▸ **TASK BRIEF**
Only one stretch of the data below is needed. Output the lines from the one with "-- metrics by" up to and including the one with "min reg2reg |", exactly as they stand.
___ DATA EXTRACTS ___
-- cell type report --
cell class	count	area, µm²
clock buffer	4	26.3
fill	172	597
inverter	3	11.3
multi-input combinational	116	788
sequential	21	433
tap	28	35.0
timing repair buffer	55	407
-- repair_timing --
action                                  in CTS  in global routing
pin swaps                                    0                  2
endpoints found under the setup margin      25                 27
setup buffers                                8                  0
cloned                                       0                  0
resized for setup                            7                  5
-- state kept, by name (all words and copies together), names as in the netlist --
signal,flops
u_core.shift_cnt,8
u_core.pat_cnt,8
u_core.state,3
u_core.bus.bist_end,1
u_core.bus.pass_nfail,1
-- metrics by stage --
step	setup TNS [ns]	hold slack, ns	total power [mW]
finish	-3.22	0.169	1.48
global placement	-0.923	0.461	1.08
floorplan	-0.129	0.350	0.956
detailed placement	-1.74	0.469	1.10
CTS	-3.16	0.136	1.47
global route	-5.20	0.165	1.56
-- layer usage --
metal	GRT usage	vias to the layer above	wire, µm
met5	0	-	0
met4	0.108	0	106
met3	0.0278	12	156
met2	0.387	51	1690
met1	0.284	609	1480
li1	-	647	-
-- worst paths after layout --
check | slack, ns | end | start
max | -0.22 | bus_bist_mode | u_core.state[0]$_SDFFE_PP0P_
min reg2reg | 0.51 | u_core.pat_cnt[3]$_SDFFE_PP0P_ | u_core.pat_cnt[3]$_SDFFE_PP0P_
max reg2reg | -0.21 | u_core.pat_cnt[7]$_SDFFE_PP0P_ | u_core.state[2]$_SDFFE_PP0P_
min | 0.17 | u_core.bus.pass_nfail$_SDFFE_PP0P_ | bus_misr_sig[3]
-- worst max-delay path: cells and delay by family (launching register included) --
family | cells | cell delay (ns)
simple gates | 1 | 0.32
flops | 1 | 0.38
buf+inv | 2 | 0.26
[src/rtl/ext_unit_pipe.sv]
// ext_unit_pipe: pipelined IN_W->OUT_W immediate extender with 2-entry skid buffer; EXT_HI_MODE_EN enables mode 11 high-place
module ext_unit_pipe #(
  parameter int IN_W  = 4,
  parameter int OUT_W = 8
) (
  input  logic             clk,
  input  logic             rst_n,
  input  logic             in_valid,
  output logic             in_ready,
  input  logic [IN_W-1:0]  in_data,
  input  logic [1:0]       in_mode,
  output logic             out_valid,
  input  logic             out_ready,
  output logic [OUT_W-1:0] out_data,
  output logic             out_neg
);
  localparam int PW = OUT_W - IN_W;
  typedef enum logic [1:0] {EMPTY, ONE, FULL} state_t;
  state_t state, state_nx;
  logic [OUT_W-1:0] ext, main_q, skid_q;
  logic acc, dlv, load_main, load_skid, main_from_skid;
  assign acc       = in_valid & in_ready;
  assign dlv       = out_valid & out_ready;
  assign out_valid = state != EMPTY;
  assign out_data  = main_q;
  assign out_neg   = main_q[OUT_W-1];
  // widen the incoming immediate according to its mode
  always_comb begin
`ifdef EXT_HI_MODE_EN
    ext = in_mode == 2'b01 ? {{PW{in_data[IN_W-1]}}, in_data} :
          in_mode == 2'b10 ? {{PW{1'b1}}, in_data} :
          in_mode == 2'b11 ? {in_data, {PW{1'b0}}} :
                             {{PW{1'b0}}, in_data};
`else
    ext = in_mode == 2'b01 ? {{PW{in_data[IN_W-1]}}, in_data} :
          in_mode == 2'b10 ? {{PW{1'b1}}, in_data} :
                             {{PW{1'b0}}, in_data};
`endif
  end
  // occupancy next-state and register load selects
  always_comb begin
    state_nx       = state;
    load_main      = 1'b0;
    load_skid      = 1'b0;
    main_from_skid = 1'b0;
    case (state)
      EMPTY: if (acc) begin
        state_nx  = ONE;
        load_main = 1'b1;
      end
      ONE: if (acc && dlv) load_main = 1'b1;
      else if (acc) begin
        state_nx  = FULL;
        load_skid = 1'b1;
      end
      else if (dlv) state_nx = EMPTY;
      FULL: if (dlv) begin
        state_nx       = ONE;
        main_from_skid = 1'b1;
      end
      default: state_nx = EMPTY;
    endcase
  end
  // occupancy register; in_ready is registered from the next occupancy so it never depends on out_ready combinationally
  always_ff @(posedge clk or negedge rst_n) begin
    if (!rst_n) begin
      state    <= EMPTY;
      in_ready <= 1'b1;
    end else begin
      state    <= state_nx;
      in_ready <= state_nx != FULL;
    end
  end
  // main output register and skid entry
  always_ff @(posedge clk or negedge rst_n) begin
    if (!rst_n) begin
      main_q <= '0;
      skid_q <= '0;
    end else begin
      if (main_from_skid) main_q <= skid_q;
      else if (load_main) main_q <= ext;
      if (load_skid) skid_q <= ext;
    end
  end
endmodule

[config.mk]
export PLATFORM = sky130hd
export DESIGN_NAME = ext_unit_pipe
export DESIGN_NICKNAME = d
export VERILOG_FILES = /design/src/rtl/ext_unit_pipe.sv
export SDC_FILE = /design/constraint.sdc
export NUM_CORES = 1
export LEC_CHECK = 0
export CORE_MARGIN = 4
export CORE_UTILIZATION = 44
export CTS_CLUSTER_SIZE = 24
export DETAILED_ROUTE_END_ITERATION = 16
export GPL_TIMING_DRIVEN = 0
export PLACE_DENSITY = 0.83
export SYNTH_ARGS = -nofsm -noshare
export SYNTH_HDL_FRONTEND = slang
export SYNTH_SLANG_ARGS = --single-unit
[constraint.sdc]
create_clock -name clk -period 1.8 [get_ports clk]
set_clock_uncertainty 0.1 [all_clocks]
set_input_delay 0.36 -clock clk [delete_from_list [all_inputs] [get_ports clk]]
set_output_delay 0.36 -clock clk [all_outputs]
set_load 0.02 [all_outputs]
Word level (Yosys, flattened, before mapping)
Index checks and enable logic that the tools add are counted.
- input port bits: 10
- bits in registers: 19
- eq/ne operators: 5
- mux-type cells: 17
- reductions and logical operators: 4
- bitwise gates (word level): 2
- operators with widths (cell ; count):
    $mux W8 ; 4
    $mux W2 ; 5
    $mux W1 ; 6
    $pmux W2 S3 ; 1
    $eq A2 B1 Y1 const B ; 2
    $eq A2 B2 Y1 const B ; 2
    $reduce_bool A2 Y1 ; 2
    $and A1 B1 Y1 ; 2
    $logic_not A2 Y1 ; 1
    $ne A2 B2 Y1 const B ; 1
    $pmux W1 S2 ; 1
    $logic_and A1 B1 Y1 ; 1

Depth between registers and ports, before layout
Gate-level depths: netlist of the first run.
- depth in word-level cells: 7
- depth in mapped cells: 4
- depth with buffers taken out: 4

Least setup slack after synthesis of the first run
No wires, ideal clock.
- kind: reg2reg
- from: register in_ready
- to: register skid_q[0]
- data arrival time: 1404 ps
- clock period less this slack: 1629 ps
- library setup time: 125 ps
- slack: 171 ps
- cell stages (with the launch flop): 4
- path buffers: 0
- path through: dfstp_2 -> nand3b_4 -> nor3b_2 -> mux2_2
- cells in the longest elaborated chain, start to end: 4
- elaborated cells between the ends (all ways): 5
- ends and longest elaborated chain (what ; RTL line ; source):
    start: declaration ; 9 ; output logic in_ready,
    start signal: assignment ; 68 ; in_ready <= 1'b1;
    start signal: assignment ; 71 ; in_ready <= state_nx != FULL;
    $and A1 B1 Y1 * ; 22 ; assign acc = in_valid & in_ready;
    $mux W1 / $logic_and A1 B1 Y1 (equally long branches) ; 52, 51 ;
    $mux W1 * ; 51 ; ONE: if (acc && dlv) load_main = 1'b1;
    $mux W1 * ; 46 ; case (state)
    end signal: assignment ; 82 ; if (load_skid) skid_q <= ext;
    end: declaration ; 20 ; logic [OUT_W-1:0] ext, main_q, skid_q;
Mark *: on every way between the ends. The rest lies on a longest branch, timed or not.
A chain may end at the register's enable or synchronous reset.

Worst setup path after layout of the first run
- from: register state[0]
- to: output out_valid
- cells in the longest elaborated chain, start to end: 1
- ends and longest elaborated chain (what ; RTL line ; source):
    start: declaration ; 19 ; state_t state, state_nx;
    start signal: assignment ; 70 ; state <= state_nx;
    $reduce_bool A2 Y1 ; 24 ; assign out_valid = state != EMPTY;
    end: declaration ; 12 ; output logic out_valid,
No other way between the ends.

==> results of run 1 <==
==> synthesized netlist by cell type <==
library cell / n / share of area, %
sky130_fd_sc_hd__o21ai_0: 1 / 0.74
sky130_fd_sc_hd__o21bai_1: 1 / 1.1
sky130_fd_sc_hd__nor3b_2: 1 / 1.9
sky130_fd_sc_hd__nand3b_4: 2 / 5.9
sky130_fd_sc_hd__dfstp_2: 1 / 3.9
sky130_fd_sc_hd__nand2_1: 2 / 1.1
sky130_fd_sc_hd__nor3b_1: 1 / 1.1
sky130_fd_sc_hd__a31oi_1: 1 / 0.93
sky130_fd_sc_hd__nor2_1: 2 / 1.1
sky130_fd_sc_hd__dfrtp_1: 12 / 44
sky130_fd_sc_hd__inv_1: 2 / 1.1
sky130_fd_sc_hd__mux2_2: 15 / 25
sky130_fd_sc_hd__buf_4: 4 / 4.4
sky130_fd_sc_hd__nand3b_1: 1 / 1.1
sky130_fd_sc_hd__or2_2: 1 / 0.93
sky130_fd_sc_hd__a21oi_2: 1 / 1.3
sky130_fd_sc_hd__and3b_2: 1 / 1.5
sky130_fd_sc_hd__a21oi_4: 1 / 2.4
==> sequential cells by signal (all words and copies together) (netlist names) <==
register and cells:
in_ready 1, out_data 5, skid_q 5, state 2
==> report_power, final <==
| group | switching, mW | leakage [nW] | total (mW) | internal [mW] |
|---|---|---|---|---|
| Sequential | 0.0937 | 0.153 | 0.529 | 0.435 |
| Clock | 0.0862 | 0.0150 | 0.172 | 0.0857 |
| Combinational | 0.323 | 0.277 | 0.739 | 0.416 |
| Total | 0.503 | 0.444 | 1.44 | 0.937 |
==> what timing repair did <==
action	4_1_cts	5_1_grt
gates resized for setup	8	4
buffers inserted	0	1
setup endpoints to repair	7	7
==> layout by cell type, fill, tap and decap left out, types with 2 or more instances in the layout <==
cell type,instances
sky130_fd_sc_hd__buf_4,5
sky130_fd_sc_hd__nand3b_4,2
sky130_fd_sc_hd__clkbuf_4,3
sky130_fd_sc_hd__dfrtp_1,10
sky130_fd_sc_hd__dlygate4sd2_1,5
sky130_fd_sc_hd__nor2_1,2
sky130_fd_sc_hd__dfrtp_2,2
sky130_fd_sc_hd__inv_1,2
sky130_fd_sc_hd__dlymetal6s2s_1,2
sky130_fd_sc_hd__nand2_1,2
sky130_fd_sc_hd__mux2_2,15
sky130_fd_sc_hd__clkdlybuf4s50_1,12
==> worst paths after layout <==
check | cells after the start | end | startpoint | slack [ns]
worst max-delay path | 2 | out_valid | state[0]$_DFF_PN0_ | 0.06
worst min-delay path | 1 | out_data[2]$_DFFE_PN0P_ | rst_n | 0.35
worst min register to register | 1 | skid_q[0]$_DFFE_PN0P_ | skid_q[0]$_DFFE_PN0P_ | 0.41
min in group clk | 1 | skid_q[0]$_DFFE_PN0P_ | skid_q[0]$_DFFE_PN0P_ | 0.41
max in group asynchronous | 1 | state[0]$_DFF_PN0_ | rst_n | 0.85
worst max register to register | 4 | skid_q[6]$_DFFE_PN0P_ | state[1]$_DFF_PN0_ | 0.11
==> kinds of logic (layout without fill, tap and decap cells) <==
group | count (synthesis) | count (layout) | share of synthesized area, %
AO/OA/AOI/OAI | 5 | 5 | 6.48
buffers and inverters | 6 | 31 | 5.56
flip-flops | 13 | 13 | 48.3
multiplexers | 15 | 15 | 25.0
AND/OR/NAND/NOR | 11 | 11 | 14.6
==> per-stage QoR <==
stage / area, sq um / setup TNS [ns] / power (mW) / hold WS (ns)
3_3_place_gp: 895 / -2.33 / 1.29 / 0.385
6_report: 936 / 0 / 1.44 / 0.347
3_5_place_dp: 895 / -2.53 / 1.31 / 0.397
4_1_cts: 921 / 0 / 1.45 / 0.368
2_1_floorplan: 676 / 0 / 0.989 / -0.0356
5_1_grt: 936 / 0 / 1.55 / 0.382
==> routing by layer <==
| metal | routed length, microns | GRT usage (%) | part of all wire [%] | vias up |
|---|---|---|---|---|
| li1 | - | - | - | 225 |
| met1 | 506 | 17.2 | 43 | 212 |
| met2 | 561 | 21.7 | 48 | 13 |
| met3 | 92 | 4.60 | 7.8 | 2 |
| met4 | 12 | 6.63 | 1.0 | 0 |
| met5 | 0 | 0 | 0 | - |
==> layout make-up <==
cell class / count / area [sq um]
Clock buffer: 4 / 26.3
Tap cell: 15 / 18.8
Multi-Input combinational cell: 31 / 318
Sequential cell: 13 / 329
Buffer: 4 / 30.0
Timing Repair Buffer: 21 / 206
Fill cell: 113 / 430
Inverter: 2 / 7.51
==> impl_metrics.ini, run 1 <==
[placement]
buffer_ports.inserted = 20
detailed_place_hpwl_microns = 946
gp_routability_congestion = 0.718
dp_slack_ns = -0.289
post-place-cells = 85

[global_routing]
grt_first_pass_wirelength_microns = 2080
groute.usage.overall_pct = 13.9
grt_max_degree = 14
overflow = 0
grt_antenna_before_repair = 0
via_count_of_the_first_global_routing_pass = 467

[power_and_ir_drop]
max-vdd-ir-drop_v = 0.000891
total_leakage_power_nw = 0.444
p_per_area_nw_per_um2 = 1540

[route]
drt_pass1_iterations = 4
post-route-drc-count = 0
avgRoutedWirePerCell_microns = 13.0
routed-via-count = 452
final_wirelength_microns = 1170
detail-route-antenna-nets = 0
detailedRoute.firstIterationViolations = 2
vias_per_cell = 5.02

[critical_path]
category_of_the_worst_setup_path_launch_point = flop
worstSetupEndpointType = output port
cpLargestDelayFamily = flip-flops
critical_path_arrival_ns = 1.28
critical_path_class = flop to output port
crit_path_top_delay_cell = sky130_fd_sc_hd__dfrtp_2
maximum_fanout_along_the_worst_path = 6
critPathBufInv = 1
cpPeakStageDelay_ns = 0.44
cp.required_ns = 1.34
sequence_of_cells_on_the_critical_path = or2_2, clkdlybuf4s15_1

[sta]
min_period_ns = 1.74
max_slew_margin_pct = 63.0
hold_violations = 0
slew_viol_final = 0
setup_repair_after_global_routing_missed_its_margin = no
final_min_period_over_clock_period_pct = 96.7
setup_viol = 0
fin_ws_ns = 0.0597
worstMarginPinSlew_ns = 0.554
max_freq_mhz = 575

[clock_tree]
clock_tree.htree_level_count = 1
clk_root_buffer_cell = sky130_fd_sc_hd__clkbuf_4
cts_hold_buf = 0
numClockSinks = 13
clkTransAtPathRegs_ns = 0.07
insertion_delay_ns = 0.26
maximum_clock_path_buffer_count = 2
cts_tree = done
numCtsBuffers = 3

[layout]
finalNonFillerCells = 90
final_layout_size_suffix_gt1_share_pct = 44.0
fin_util_pct = 68.5
final_net_count = 86
flow.area_growth_from_synthesis_pct = 38.5
antenna-diode-count = 0

[die]
boundary_pin_count = 21
rows = 13
die_width_microns = 47.2
die_area_sq_um = 2230
core_region_area_sq_um = 1370
die_h_microns = 47.2
initial_core_util_pct = 49.5

[status]
status = complete, no violations

[synthesis]
netlist_area_sq_um = 676
synthesis.yosys.warnings = 0
synth_nets = 60
synthCells = 50
syn-mean-instance-area_sq_um = 13.5
synth_cell_types = 18
postSynthRegisterBits = 13
seq_area_frac_synth_pct = 48.3

[flow_run]
timing.max_cap.violations = 0

[worst_hold_path]
hold_path_class = primary input to async pin
Power figures use the tool's default switching activity.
___
▸ **RESULT OF THE EXERCISE**
-- metrics by stage --
step	setup TNS [ns]	hold slack, ns	total power [mW]
finish	-3.22	0.169	1.48
global placement	-0.923	0.461	1.08
floorplan	-0.129	0.350	0.956
detailed placement	-1.74	0.469	1.10
CTS	-3.16	0.136	1.47
global route	-5.20	0.165	1.56
-- layer usage --
metal	GRT usage	vias to the layer above	wire, µm
met5	0	-	0
met4	0.108	0	106
met3	0.0278	12	156
met2	0.387	51	1690
met1	0.284	609	1480
li1	-	647	-
-- worst paths after layout --
check | slack, ns | end | start
max | -0.22 | bus_bist_mode | u_core.state[0]$_SDFFE_PP0P_
min reg2reg | 0.51 | u_core.pat_cnt[3]$_SDFFE_PP0P_ | u_core.pat_cnt[3]$_SDFFE_PP0P_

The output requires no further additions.